I realized somethings this weekend and while I feel sad, I also feel a relief of sorts. I suddenly had a painful realization that he really isn't there for me. Can't be, won't be, regardless if he wants to be. (some of you seasoned folks are saying: Duh!).

I got a holiday card from him. And it was so impersonal that when I read it, I knew that I had to really pull away from this guy. He just doesn't have it in him to give back really hurts but I knew this. I just didn't want to see it. I know he has to focus on himself there but it still sucks. I'm just really tired of being pushed away, then yanked back in when he realizes that I am slipping by. His HOT is HOT but his cold is rather chilly. And I'm dumb enough to fall for it every time. Because I want it so badly. But wanting doesn't make it so and I am starting to accept that.

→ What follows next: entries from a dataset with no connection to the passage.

[src/rtl/instruction_prefetch_queue_if.sv]
// Fetch-side bundle: redirect input, instruction-memory request/response and
// the decode-side queue handshake. master = prefetch queue, slave = its environment.
interface instruction_prefetch_queue_if #(
  parameter int ADDR_WIDTH = 64,
  parameter int INST_WIDTH = 32
);
  logic                  redirect;
  logic [ADDR_WIDTH-1:0] redirect_pc;
  logic                  imem_req_valid;
  logic [ADDR_WIDTH-1:0] imem_req_addr;
  logic                  imem_req_ready;
  logic                  imem_resp_valid;
  logic [INST_WIDTH-1:0] imem_resp_inst;
  logic                  inst_valid;
  logic [INST_WIDTH-1:0] inst;
  logic [ADDR_WIDTH-1:0] inst_pc;
  logic                  inst_ready;

  modport master (
    input  redirect, redirect_pc,
    output imem_req_valid, imem_req_addr,
    input  imem_req_ready, imem_resp_valid, imem_resp_inst,
    output inst_valid, inst, inst_pc,
    input  inst_ready
  );

  modport slave (
    output redirect, redirect_pc,
    input  imem_req_valid, imem_req_addr,
    output imem_req_ready, imem_resp_valid, imem_resp_inst,
    input  inst_valid, inst, inst_pc,
    output inst_ready
  );
endinterface

[src/rtl/instruction_prefetch_queue.sv]
// Sequential instruction prefetcher: credit-checked requests to a variable-latency
// memory, PC-tagged response FIFO toward decode, redirect flush with stale-response drain.
module instruction_prefetch_queue #(
  parameter int                  ADDR_WIDTH = 64,
  parameter int                  INST_WIDTH = 32,
  parameter int                  DEPTH      = 4,
  parameter logic [ADDR_WIDTH-1:0] RESET_PC = '0
) (
  input logic clk,
  input logic reset,
  instruction_prefetch_queue_if.master bus
);
  localparam int CW = $clog2(DEPTH + 1);
  localparam int PW = $clog2(DEPTH);
  localparam logic [CW-1:0] DEPTH_C = CW'(DEPTH);

  typedef enum logic {FETCH, DRAIN} state_t;

  state_t                state, state_next;
  logic [CW-1:0]         count, count_next;
  logic [CW-1:0]         outstanding, outstanding_next;
  logic [CW-1:0]         stale, stale_next;
  logic [PW-1:0]         rd_ptr, wr_ptr, rd_ptr_next;
  logic [INST_WIDTH-1:0] inst_mem [DEPTH];
  logic [ADDR_WIDTH-1:0] pc_mem   [DEPTH];
  logic [ADDR_WIDTH-1:0] fetch_pc, resp_pc, head_pc, redirect_base;
  logic [INST_WIDTH-1:0] head_inst;
  logic                  req_valid, req_fire, resp_fire, enq, deq;

  assign resp_fire     = bus.imem_resp_valid;
  assign req_fire      = req_valid && bus.imem_req_ready;
  assign redirect_base = {bus.redirect_pc[ADDR_WIDTH-1:2], 2'b00};

  always_ff @(posedge clk or negedge reset) begin
    if (!reset) state <= FETCH;
    else        state <= state_next;
  end

  // At most one of stale/outstanding is nonzero, so a single sum covers both states on redirect.
  always_comb begin
    state_next       = state;
    req_valid        = 1'b0;
    outstanding_next = outstanding;
    stale_next       = stale;
    case (state)
      FETCH: begin
        req_valid        = reset && ((count + outstanding) < DEPTH_C);
        outstanding_next = outstanding + CW'(req_fire) - CW'(resp_fire);
      end
      DRAIN: begin
        if (resp_fire) begin
          stale_next = stale - CW'(1);
          if (stale_next == '0) state_next = FETCH;
        end
      end
      default: state_next = FETCH;
    endcase
    if (bus.redirect) begin
      stale_next       = stale + outstanding + CW'(req_fire) - CW'(resp_fire);
      outstanding_next = '0;
      state_next       = (stale_next != '0) ? DRAIN : FETCH;
    end
  end

  assign enq         = (state == FETCH) && resp_fire && !bus.redirect;
  assign deq         = (count != '0) && bus.inst_ready;
  assign count_next  = count + CW'(enq) - CW'(deq);
  assign rd_ptr_next = rd_ptr + PW'(deq);

  always_ff @(posedge clk) begin
    if (enq) begin
      inst_mem[wr_ptr] <= bus.imem_resp_inst;
      pc_mem[wr_ptr]   <= resp_pc;
    end
  end

  // Head registers hold the last value when the queue drains or is flushed.
  always_ff @(posedge clk or negedge reset) begin
    if (!reset) begin
      fetch_pc    <= RESET_PC;
      resp_pc     <= RESET_PC;
      outstanding <= '0;
      stale       <= '0;
      count       <= '0;
      rd_ptr      <= '0;
      wr_ptr      <= '0;
      head_inst   <= '0;
      head_pc     <= '0;
    end else begin
      outstanding <= outstanding_next;
      stale       <= stale_next;
      if (bus.redirect) begin
        fetch_pc <= redirect_base;
        resp_pc  <= redirect_base;
        count    <= '0;
        rd_ptr   <= '0;
        wr_ptr   <= '0;
      end else begin
        if (req_fire) fetch_pc <= fetch_pc + ADDR_WIDTH'(4);
        if (enq) begin
          resp_pc <= resp_pc + ADDR_WIDTH'(4);
          wr_ptr  <= wr_ptr + PW'(1);
        end
        count  <= count_next;
        rd_ptr <= rd_ptr_next;
        if (count_next != '0) begin
          if (enq && (wr_ptr == rd_ptr_next)) begin
            head_inst <= bus.imem_resp_inst;
            head_pc   <= resp_pc;
          end else begin
            head_inst <= inst_mem[rd_ptr_next];
            head_pc   <= pc_mem[rd_ptr_next];
          end
        end
      end
    end
  end

  assign bus.imem_req_valid = req_valid;
  assign bus.imem_req_addr  = fetch_pc;
  assign bus.inst_valid     = (count != '0);
  assign bus.inst           = head_inst;
  assign bus.inst_pc        = head_pc;
endmodule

He is a good person. A caring person but one with so limited capacity right now that I am pouring myself into a leaky cup. I put my expectations very high because I know I am worth way more than what he gives back. But he is not a person to expect much out of. Nor is he consistent. How can he be given where he is and what he has done to himself and others? I only pray that he will see that it takes more than words to show love. If not for me then for his kids at least.

I just need to 'let go and let god' and it is getting more apparent to me that will be the best thing for ME. I have so much to offer and am a huge smoldering kettle of love but when the pain is more than the reward, that is when I get off the train.

Forever? Probably not. But I just need to go one day at a time and that is what I'm gonna do.

It will be a happy new year dammit!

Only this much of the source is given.